Posted by happyg | July 23, 2007 12:47 PM
Wow! That seems really thorough. I wonder if all couples have to do that....
Posted by SavingDiva | July 23, 2007 1:20 PM
Wow, that is an interesting wording "she got hung up on the issue of her needing to go back to worth after she stays home to raise kids". "Going back to worth," i would get slapped for that one. Good article, -dan
Posted by Dan | July 23, 2007 2:06 PM
My girlfriend and I have been together for about a year, and we are headed in this direction (alhough I haven't proposed ...yet). I'm 33 and she's 32. My one concern is whether or not to get a pre-nup. I can't help but feel like this is a pre-cursor to divorce. Both of our parents recently celebrated their 35th anniversaries, so it goes against my values to ask for one. But I think it could protect her as well as me if the worst were ever to happen.
I've managed to accumulate significant assets ($500k+) for my age, while my girlfriend is currently in a debt-consolidation program (-$50k).
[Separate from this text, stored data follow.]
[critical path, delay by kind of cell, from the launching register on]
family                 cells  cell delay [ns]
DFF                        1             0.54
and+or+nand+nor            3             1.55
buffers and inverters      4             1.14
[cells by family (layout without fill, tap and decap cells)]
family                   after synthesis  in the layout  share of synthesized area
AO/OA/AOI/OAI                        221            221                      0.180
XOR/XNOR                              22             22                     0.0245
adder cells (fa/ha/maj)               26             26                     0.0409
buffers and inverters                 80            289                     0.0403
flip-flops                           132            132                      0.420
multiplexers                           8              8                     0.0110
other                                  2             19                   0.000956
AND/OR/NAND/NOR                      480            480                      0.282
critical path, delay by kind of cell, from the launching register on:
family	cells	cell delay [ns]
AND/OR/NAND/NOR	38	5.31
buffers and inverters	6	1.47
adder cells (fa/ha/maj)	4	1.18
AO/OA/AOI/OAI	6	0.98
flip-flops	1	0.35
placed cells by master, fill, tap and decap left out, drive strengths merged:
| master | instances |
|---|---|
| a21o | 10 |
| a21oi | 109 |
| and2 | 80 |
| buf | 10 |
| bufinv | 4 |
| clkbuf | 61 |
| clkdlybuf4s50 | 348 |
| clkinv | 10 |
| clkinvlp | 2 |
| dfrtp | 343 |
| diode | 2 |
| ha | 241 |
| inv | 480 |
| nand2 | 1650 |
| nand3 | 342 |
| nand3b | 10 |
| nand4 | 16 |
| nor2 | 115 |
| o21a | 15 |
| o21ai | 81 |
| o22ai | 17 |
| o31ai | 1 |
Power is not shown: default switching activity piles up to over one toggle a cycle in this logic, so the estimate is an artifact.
===== config.mk =====
export PLATFORM = sky130hd
export DESIGN_NAME = pipeline_run_ctrl
export DESIGN_NICKNAME = d
export VERILOG_FILES = /design/src/rtl/pipeline_run_ctrl_pkg.sv /design/src/rtl/pipeline_run_ctrl_sat_counter.sv /design/src/rtl/pipeline_run_ctrl.sv
export SDC_FILE = /design/constraint.sdc
export NUM_CORES = 1
export LEC_CHECK = 0
export CAP_MARGIN = 20
export CORE_ASPECT_RATIO = 0.6
export CORE_UTILIZATION = 45
export CTS_CLUSTER_DIAMETER = 80
export DETAILED_ROUTE_END_ITERATION = 10
export GPL_ROUTABILITY_DRIVEN = 0
export PLACE_DENSITY = 0.71
export SYNTH_ARGS = -nofsm -noshare
export SYNTH_HDL_FRONTEND = slang
export SYNTH_HIERARCHICAL = 1
export SYNTH_SLANG_ARGS = --single-unit

===== constraint.sdc =====
create_clock -name clk -period 3.3 [get_ports clk]
set_clock_uncertainty 0.2 [all_clocks]
set_input_delay 0.66 -clock clk [delete_from_list [all_inputs] [get_ports clk]]
set_output_delay 0.66 -clock clk [all_outputs]
set_load 0.03 [all_outputs]
===== src/rtl/mem_arbiter_if.sv =====
// Bundle of pipeline, aux-port and data-memory signals around the memory arbiter.
// The arbiter uses the slave view; the surrounding system (pipeline, loader, memory) uses master.
interface mem_arbiter_if;
  logic        i_Pipe_MemRead;
  logic        i_Pipe_MemWrite;
  logic [15:0] i_Pipe_Address;
  logic [15:0] i_Pipe_Write_Data;
  logic [15:0] o_Pipe_Read_Data;
  logic        o_Pipe_Stall;

  logic        i_Aux_Req;
  logic        i_Aux_Write;
  logic [15:0] i_Aux_Address;
  logic [15:0] i_Aux_Write_Data;
  logic        o_Aux_Ack;
  logic [15:0] o_Aux_Read_Data;

  logic        o_Sig_MemRead;
  logic        o_Sig_MemWrite;
  logic [15:0] o_Address;
  logic [15:0] o_Write_Data;
  logic [15:0] i_Read_Data;

  modport master (
    output i_Pipe_MemRead, i_Pipe_MemWrite, i_Pipe_Address, i_Pipe_Write_Data,
    input  o_Pipe_Read_Data, o_Pipe_Stall,
    output i_Aux_Req, i_Aux_Write, i_Aux_Address, i_Aux_Write_Data,
    input  o_Aux_Ack, o_Aux_Read_Data,
    input  o_Sig_MemRead, o_Sig_MemWrite, o_Address, o_Write_Data,
    output i_Read_Data
  );

  modport slave (
    input  i_Pipe_MemRead, i_Pipe_MemWrite, i_Pipe_Address, i_Pipe_Write_Data,
    output o_Pipe_Read_Data, o_Pipe_Stall,
    input  i_Aux_Req, i_Aux_Write, i_Aux_Address, i_Aux_Write_Data,
    output o_Aux_Ack, o_Aux_Read_Data,
    output o_Sig_MemRead, o_Sig_MemWrite, o_Address, o_Write_Data,
    input  i_Read_Data
  );
endinterface


===== src/rtl/mem_arbiter.sv =====
// Shares one data memory between the pipeline memory stage and an aux (loader/debug) port.
// The pipeline has priority; a starved aux request steals exactly one stall cycle.
module mem_arbiter #(
  parameter int STARVE_LIMIT = 4
) (
  input logic         clk,
  input logic         rst,
  mem_arbiter_if.slave bus
);
  localparam logic [1:0] IDLE       = 2'd0;
  localparam logic [1:0] AUX_ACCESS = 2'd1;
  localparam logic [1:0] AUX_DONE   = 2'd2;
  localparam logic [3:0] LIMIT      = 4'(STARVE_LIMIT);

  logic [1:0]  state;
  logic [3:0]  starve_cnt;
  logic        aux_ack;
  logic [15:0] aux_rd;
  logic        pipe_req;

  assign pipe_req = bus.i_Pipe_MemRead | bus.i_Pipe_MemWrite;

  always_ff @(posedge clk) begin
    if (rst) begin
      state      <= IDLE;
      starve_cnt <= 4'd0;
      aux_ack    <= 1'b0;
      aux_rd     <= 16'h0000;
    end else begin
      aux_ack <= (state == AUX_ACCESS);
      case (state)
        IDLE: begin
          if (!bus.i_Aux_Req) begin
            starve_cnt <= 4'd0;
          end else if (!pipe_req || starve_cnt == LIMIT) begin
            state      <= AUX_ACCESS;
            starve_cnt <= 4'd0;
          end else if (starve_cnt < LIMIT) begin
            starve_cnt <= starve_cnt + 4'd1;
          end
        end
        AUX_ACCESS: begin
          state <= AUX_DONE;
          if (!bus.i_Aux_Write) aux_rd <= bus.i_Read_Data;
        end
        default: state <= IDLE;
      endcase
    end
  end

  // Memory side is combinational so the pipeline sees single-cycle access;
  // reset gates the strobes so nothing is written while rst is high.
  always_comb begin
    bus.o_Sig_MemRead  = 1'b0;
    bus.o_Sig_MemWrite = 1'b0;
    bus.o_Address      = bus.i_Pipe_Address;
    bus.o_Write_Data   = bus.i_Pipe_Write_Data;
    bus.o_Pipe_Stall   = 1'b0;
    if (state == AUX_ACCESS) begin
      bus.o_Address    = bus.i_Aux_Address;
      bus.o_Write_Data = bus.i_Aux_Write_Data;
      if (!rst) begin
        bus.o_Sig_MemWrite = bus.i_Aux_Write;
        bus.o_Sig_MemRead  = ~bus.i_Aux_Write;
        bus.o_Pipe_Stall   = pipe_req;
      end
    end else if (!rst) begin
      bus.o_Sig_MemWrite = bus.i_Pipe_MemWrite;
      bus.o_Sig_MemRead  = bus.i_Pipe_MemRead & ~bus.i_Pipe_MemWrite;
    end
  end

  assign bus.o_Pipe_Read_Data = bus.i_Read_Data;
  assign bus.o_Aux_Ack        = aux_ack;
  assign bus.o_Aux_Read_Data  = aux_rd;
endmodule

===== src/flat_wrapper.sv =====
// flat-port wrapper written by rule: the top's interface ports become plain ports
module mem_arbiter_flat 
#(
  parameter int STARVE_LIMIT = 4
)
  (clk, rst, bus_i_Pipe_MemRead, bus_i_Pipe_MemWrite, bus_i_Pipe_Address, bus_i_Pipe_Write_Data, bus_o_Pipe_Read_Data, bus_o_Pipe_Stall, bus_i_Aux_Req, bus_i_Aux_Write, bus_i_Aux_Address, bus_i_Aux_Write_Data, bus_o_Aux_Ack, bus_o_Aux_Read_Data, bus_o_Sig_MemRead, bus_o_Sig_MemWrite, bus_o_Address, bus_o_Write_Data, bus_i_Read_Data);
  mem_arbiter_if bus_i ();
  input logic clk;
  input logic rst;
  input wire logic [$bits(bus_i.i_Pipe_MemRead)-1:0] bus_i_Pipe_MemRead;
  input wire logic [$bits(bus_i.i_Pipe_MemWrite)-1:0] bus_i_Pipe_MemWrite;
  input wire logic [$bits(bus_i.i_Pipe_Address)-1:0] bus_i_Pipe_Address;
  input wire logic [$bits(bus_i.i_Pipe_Write_Data)-1:0] bus_i_Pipe_Write_Data;
  output wire logic [$bits(bus_i.o_Pipe_Read_Data)-1:0] bus_o_Pipe_Read_Data;
  output wire logic [$bits(bus_i.o_Pipe_Stall)-1:0] bus_o_Pipe_Stall;
  input wire logic [$bits(bus_i.i_Aux_Req)-1:0] bus_i_Aux_Req;
  input wire logic [$bits(bus_i.i_Aux_Write)-1:0] bus_i_Aux_Write;
  input wire logic [$bits(bus_i.i_Aux_Address)-1:0] bus_i_Aux_Address;
  input wire logic [$bits(bus_i.i_Aux_Write_Data)-1:0] bus_i_Aux_Write_Data;
  output wire logic [$bits(bus_i.o_Aux_Ack)-1:0] bus_o_Aux_Ack;
  output wire logic [$bits(bus_i.o_Aux_Read_Data)-1:0] bus_o_Aux_Read_Data;
  output wire logic [$bits(bus_i.o_Sig_MemRead)-1:0] bus_o_Sig_MemRead;
  output wire logic [$bits(bus_i.o_Sig_MemWrite)-1:0] bus_o_Sig_MemWrite;
  output wire logic [$bits(bus_i.o_Address)-1:0] bus_o_Address;
  output wire logic [$bits(bus_i.o_Write_Data)-1:0] bus_o_Write_Data;
  input wire logic [$bits(bus_i.i_Read_Data)-1:0] bus_i_Read_Data;
  assign bus_i.i_Pipe_MemRead = bus_i_Pipe_MemRead;
  assign bus_i.i_Pipe_MemWrite = bus_i_Pipe_MemWrite;
  assign bus_i.i_Pipe_Address = bus_i_Pipe_Address;
  assign bus_i.i_Pipe_Write_Data = bus_i_Pipe_Write_Data;
  assign bus_o_Pipe_Read_Data = bus_i.o_Pipe_Read_Data;
  assign bus_o_Pipe_Stall = bus_i.o_Pipe_Stall;
  assign bus_i.i_Aux_Req = bus_i_Aux_Req;
  assign bus_i.i_Aux_Write = bus_i_Aux_Write;
  assign bus_i.i_Aux_Address = bus_i_Aux_Address;
  assign bus_i.i_Aux_Write_Data = bus_i_Aux_Write_Data;
  assign bus_o_Aux_Ack = bus_i.o_Aux_Ack;
  assign bus_o_Aux_Read_Data = bus_i.o_Aux_Read_Data;
  assign bus_o_Sig_MemRead = bus_i.o_Sig_MemRead;
  assign bus_o_Sig_MemWrite = bus_i.o_Sig_MemWrite;
  assign bus_o_Address = bus_i.o_Address;
  assign bus_o_Write_Data = bus_i.o_Write_Data;
  assign bus_i.i_Read_Data = bus_i_Read_Data;
  mem_arbiter #(.STARVE_LIMIT(STARVE_LIMIT)) u_core (.clk(clk), .rst(rst), .bus(bus_i));
endmodule

===== config.mk =====
export PLATFORM = sky130hd
export DESIGN_NAME = mem_arbiter_flat
export DESIGN_NICKNAME = d
export VERILOG_FILES = /design/src/rtl/mem_arbiter_if.sv /design/src/rtl/mem_arbiter.sv /design/src/flat_wrapper.sv
export SDC_FILE = /design/constraint.sdc
export NUM_CORES = 1
export LEC_CHECK = 0
export CAP_MARGIN = 20
export CORE_ASPECT_RATIO = 1.25
export CORE_MARGIN = 2
export CORE_UTILIZATION = 28
export DETAILED_ROUTE_END_ITERATION = 7
export GPL_TIMING_DRIVEN = 0
export MAX_ROUTING_LAYER = met4
export PLACE_DENSITY = 0.77
export SLEW_MARGIN = 5
export SYNTH_ARGS = -nofsm -noshare
export SYNTH_HDL_FRONTEND = slang
export SYNTH_SLANG_ARGS = --single-unit

===== constraint.sdc =====
create_clock -name clk -period 2.05 [get_ports clk]
set_clock_uncertainty 0.15 [all_clocks]
set_input_delay 0.3075 -clock clk [delete_from_list [all_inputs] [get_ports clk]]
set_output_delay 0.3075 -clock clk [all_outputs]
set_load 0.01 [all_outputs]

Word-level counts from Yosys, hierarchy flattened:

Index checks and enable logic that the tools add are counted.

* logic and storage cells: 37
* bits in registers: 23

* bitwise gates (word level): 4
* eq/ne operators: 5
* $lt $le $gt $ge: 1
* reductions and logical operators: 6
* add/subtract/negate cells: 1
* mux-type cells: 16

Operator list (count)
* two-way mux 16 bit: 2
* two-way mux 4 bit: 3
* two-way mux 1 bit: 8
* AND reduction 2 bit: 3
* adder 4 x 1 -> 4 bit, second input constant: 1
* equality test 4 x 3 -> 1 bit, second input constant: 1
* < comparator 4 x 3 -> 1 bit, second input constant: 1
* two-way mux 2 bit: 2
* case mux 2 bit (2 select lines): 1
* inequality test 3 x 1 -> 1 bit, second input constant: 1
* equality test 2 x 1 -> 1 bit, second input constant: 1
* zero test 2 bit: 1
* inequality test 2 x 1 -> 1 bit, second input constant: 1
* inequality test 2 bit, second input constant: 1
* NOT 1 bit: 2
* AND 1 bit: 1
* zero test 1 bit: 1
* logical OR 1 bit: 1
* bitwise OR 1 bit: 1

Longest topological paths before layout:

* depth in word-level cells: 6
* depth in mapped cells: 7
* depth with buffers taken out: 6

Least setup slack after synthesis:

No wires, ideal clock.

* path type: reg2out
* from: reg u_core.state[0]
* to: out bus_o_Sig_MemRead
* stages on the path, launching flop included: 7
* data arrival time: 1.119 ns
* path buffers: 3
* slack: 0.474 ns
* cell sequence: dfxtp_1 -> nor2b_1 -> buf_2 -> nand2b_1 -> buf_4 -> buf_6 -> a21oi_1

* longest elaborated chain between the ends: 2

RTL lines
* start: declaration: line mem_arbiter.sv:15 `logic [1:0] state;`
* start signal: assignment: line mem_arbiter.sv:25 `state <= IDLE;`
* start signal: assignment: line mem_arbiter.sv:36 `state <= AUX_ACCESS;`
* start signal: assignment: line mem_arbiter.sv:43 `state <= AUX_DONE;`
* equality test 2 x 1 -> 1 bit: line mem_arbiter.sv:59 `if (state == AUX_ACCESS) begin`
* two-way mux 1 bit: line mem_arbiter.sv:59
* end: declaration: line flat_wrapper.sv:22 `output wire logic [$bits(bus_i.o_Sig_MemRead)-1:0] bus_o_Sig_MemRead;`

Every way passes these cells.

Worst setup path after layout:

* from: in bus_i_Aux_Write
* to: out bus_o_Sig_MemRead

* longest elaborated chain between the ends: 3

RTL lines
* start: declaration: line flat_wrapper.sv:17 `input wire logic [$bits(bus_i.i_Aux_Write)-1:0] bus_i_Aux_Write;`
* NOT 1 bit: line mem_arbiter.sv:64 `bus.o_Sig_MemRead = ~bus.i_Aux_Write;`
* two-way mux 1 bit: line mem_arbiter.sv:62 `if (!rst) begin`
* two-way mux 1 bit: line mem_arbiter.sv:59

Every way passes these cells.

==> key figures <==
Timing
  – Worst-margin pin slew: just under 500 ps
  – Final number of hold-violating endpoints: 0
  – Final worst setup slack: 84.5 ps
  – Slew headroom: approximately 68%
  – Fmax: 509 MHz
  – Min Tclk post-route: around 2000 ps
  – RSZ-0062 raised after global routing: false
  – Final setup violation count: 0
  – WHS: 304 ps
  – Tcrit/Tclk final: 95.9%
  – Pins Over Slew Limit: 0

Synthesis
  – Area of the mapped netlist: approximately 1400 um^2
  – Register area share after synthesis: 32.0%
  – Number of synthesized flops with an enable pin: 0
  – Cell with the most instances after synthesis: nand2_1
  – Syn avg cell area: ~6.2 um^2
  – Seq cells post-synth: 23
  – Yosys top cell by area: nand2_1
  – Commonest cells in the netlist: nand2_1 (132), dfxtp_1 (23), a21oi_1 (18)
  – Synth Warn #: 0
  – Synth area leaders: nand2_1 (34%), dfxtp_1 (32%), buf_4 (8.9%)
  – Syn_nets: between 300 and 400
  – Async SR Flop Fraction: 0%
  – Cells after Synth: between 200 and 250
  – Area share of the largest cell type after synthesis: around a third
  – Most used DFF post-synth: dfxtp_1
  – Synth cell types: 26

Route
  – Routed WL per cell: 12.3 um
  – Vias: 1964
  – TritonRoute pass-1 iters: 4
  – DRT antenna net count: 0
  – DR iter-0 viols: 43
  – Vias/cell: ~4.3
  – DRC: 0
  – Total Wirelength: between 5000 and 6000 um

Clock tree
  – Clock buffer depth: 2
  – CTS sink cnt: 23
  – CTS buffer count: 3
  – TritonCTS clock tree: done
  – Root Driver: clkbuf_8
  – Clock transition at the registers of the reported paths: 80 ps
  – Post-CTS Hold Buffers: 0
  – Worst-skew pair later-pin latency: about 260 ps
  – H-Tree Depth: 1

Finish
  – Ant diodes: 0
  – Post-layout nets: about 480
  – FF/Latch Area: 462 um^2
  – Share of layout cells above drive strength 1: a little under a tenth
  – Area occupied by multi-input gates: slightly below 800 um^2
  – Area Growth Syn to Fin: 117%
  – Fin area: 3120 um^2
  – Fill cell count: 476

Floorplanning
  – Row count: 29
  – Starting Density: ~29%
  – Die Height: between 80 and 90 um
  – IO Count: about 150
  – Die area: 5740 um^2
  – Die extent in x: 68.1 um
  – Core Area: approximately 5000 um^2

Worst setup path
  – Slowest stage delay, CP: about 470 ps
  – Arrival @ worst endpoint: around 1500 ps
  – WP data required: 1590 ps
  – Critical path startpoint category: input port
  – Reg-to-reg slack, setup: 500 ps
  – Crit. End Element: output pin
  – CP cell instances: clkdlybuf4s50_1 -> nand2b_1 -> buf_4 -> buf_6 -> a21oi_2 -> buf_2
  – Setup CP Type: input port to output pin
  – Critical Path Slowest Stage Cell: clkdlybuf4s50_1
  – Crit-path max FO: 10

Hold path
  – Worst min path class: register to register

Global routing
  – Largest net degree at the start of global routing: 13
  – Met3 Usage GRT: under 10%
  – Grt ovf: 0
  – Vias in the first global route: around 1.9k
  – First-pass GRT wire length: 8470 um
  – GRT Util Overall: 19.4%
  – M1 GR Usage: approximately 21%
  – Initial antenna violation count: 0
  – Top Usage Layer GRT: met2
  – Met2 Track Usage GR: between 30% and 40%

Placed design
  – Hpwl dp: 4590 um
  – RePlAce Congestion: just under 0.8
  – Placement Setup Slack: -361 ps
  – Post-DP Area: slightly above 3000 um^2
  – Port Buffer Count: 152

Power and ir drop
  – Peak VDD IR: 254 uV
  – Pleak: between 1 and 1.5 nW
  – Power per standard cell area: 373 nW/um^2

Run
  – Max-Cap Viols: 0

Outcome
  – Outcome: complete, no violations
-- kinds of logic after synthesis --
logic type | Yosys count | synth area share, %
buf+inv | 33 | 14.2
simple gates | 149 | 41.8
fa+ha+maj | 2 | 1.74
flops | 23 | 32.0
compound gates | 26 | 10.3
-- per-stage QoR --
step	total power [mW]	utilization [%]	setup TNS, ps	cells
2_1_floorplan	0.608	-	0	233
3_3_place_gp	0.919	60.7	-2430	447
3_5_place_dp	0.923	60.7	-2490	447
4_1_cts	1.17	61.9	0	451
5_1_grt	1.23	62.3	0	452
6_report	1.16	62.3	0	452
-- cell type report --
type                            count  area share [%]
Tap cell                           62            2.49
Sequential cell                    23            14.8
Multi-Input combinational cell    177            25.2
Inverter                            3           0.361
Buffer                             30            7.90
Timing Repair Buffer              153            47.8
Clock buffer                        4            1.44
-- layout by cell type, fill, tap and decap left out, types with 2 or more instances in the layout --
| cell | synthesis | routed |
|---|---|---|
| nand2_1 | 132 | 132 |
| clkdlybuf4s50_1 | 0 | 117 |
| dlygate4sd2_1 | 0 | 30 |
| dfxtp_1 | 23 | 22 |
| buf_4 | 17 | 19 |
| a21oi_1 | 18 | 17 |
| buf_6 | 1 | 6 |
| clkbuf_8 | 0 | 5 |
| nor2_1 | 5 | 5 |
| clkbuf_1 | 5 | 4 |
| inv_1 | 3 | 3 |
| a211oi_1 | 3 | 3 |
| nand2b_1 | 3 | 2 |
| buf_2 | 7 | 2 |
| ha_1 | 2 | 2 |
| dlymetal6s2s_1 | 0 | 2 |
| clkdlybuf4s15_1 | 0 | 2 |
-- state kept, by name, indices dropped and copies added (netlist names) --
name,cells
u_core.bus.o_Aux_Read_Data,16
u_core.starve_cnt,4
u_core.state,2
u_core.bus.o_Aux_Ack,1
-- per-layer routing --
layer | wire [um] | vias to the layer above | share of wire (%)
met5 | 0 | - | 0
met4 | 157 | 0 | 2.8
met3 | 367 | 14 | 6.6
met2 | 2810 | 77 | 51
met1 | 2210 | 846 | 40
li1 | - | 1027 | -
-- final timing paths --
| kind | from | to | depth (start not counted) |
|---|---|---|---|
| worst min register to register | u_core.bus.o_Aux_Read_Data[5] | u_core.bus.o_Aux_Read_Data[5] | 2 |
| worst min-delay path | u_core.bus.o_Aux_Read_Data[5] | u_core.bus.o_Aux_Read_Data[5] | 2 |
| worst max register to register | u_core.starve_cnt[0] | u_core.starve_cnt[1] | 6 |
| worst max-delay path | bus_i_Aux_Write | bus_o_Sig_MemRead | 6 |
-- critical path: cells and delay by family --
kind	cells	cell delay [ps]
buffers and inverters	4	920
and+or+nand+nor	1	170
AOI/OAI and AO/OA	1	100
-- power breakdown --
group	switching (mW)	total (mW)	internal (mW)
Clock	0.139	0.277	0.138
Sequential	0.00383	0.457	0.453
Combinational	0.152	0.430	0.278
Total	0.295	1.16	0.870
-- repair_timing --
action                     4_1_cts  5_1_grt
setup endpoints to repair       35        4
setup buffers                    0        1
hold endpoints to repair         0        0
resized for setup               55        5
(Power assumes the default switching activity.)
## config.mk

```make
export PLATFORM = sky130hd
export DESIGN_NAME = motor_drive_pwm
export DESIGN_NICKNAME = d
export VERILOG_FILES = /design/src/rtl/motor_drive_pwm_pkg.sv /design/src/rtl/motor_drive_pwm_pwm_channel.sv /design/src/rtl/motor_drive_pwm.sv
export SDC_FILE = /design/constraint.sdc
export NUM_CORES = 1
export LEC_CHECK = 0
export ABC_AREA = 1
export BUFFER_PORTS_ARGS = -buffer_cell sky130_fd_sc_hd__buf_2
export CAP_MARGIN = 20
export CORE_MARGIN = 1.5
export CORE_UTILIZATION = 65
export CTS_BUF_LIST = sky130_fd_sc_hd__clkbuf_8 sky130_fd_sc_hd__clkbuf_16
export DETAILED_ROUTE_END_ITERATION = 12
export PLACE_DENSITY_LB_ADDON = 0.08
export SYNTH_ARGS = -nofsm -noshare
export SYNTH_HDL_FRONTEND = slang
export SYNTH_SLANG_ARGS = --single-unit
```

## constraint.sdc

```tcl
create_clock -name clk -period 9.5 [get_ports clk]
set_input_delay 0.475 -clock clk [delete_from_list [all_inputs] [get_ports clk]]
set_output_delay 0.475 -clock clk [all_outputs]
set_load 0.005 [all_outputs]
```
She is not careless with money, but she's trying to become established in her industry as a freelance photographer. Aside from the external display's of my "wealth", I haven't really disclosed my personal balance sheets to her. I'm not exactly sure how to approach this. I'm afraid how she is going to react to it if I even attempt to boach the subject.
Posted by Mister Mojo Risen | July 23, 2007 6:50 PM
Dan, Wow -- that was a slip! Its fixed.
Posted by 2million | July 23, 2007 9:24 PM
Reading your posts leading up to your union, I don't get a good feeling. You seem far too analytic, while your fiancé seems too inexperienced in many areas, finance included. She seems to want to spend on worldly goods to improve her impression of her status. This does not bode well for a long-term union. I do hope you wind up proving me wrong.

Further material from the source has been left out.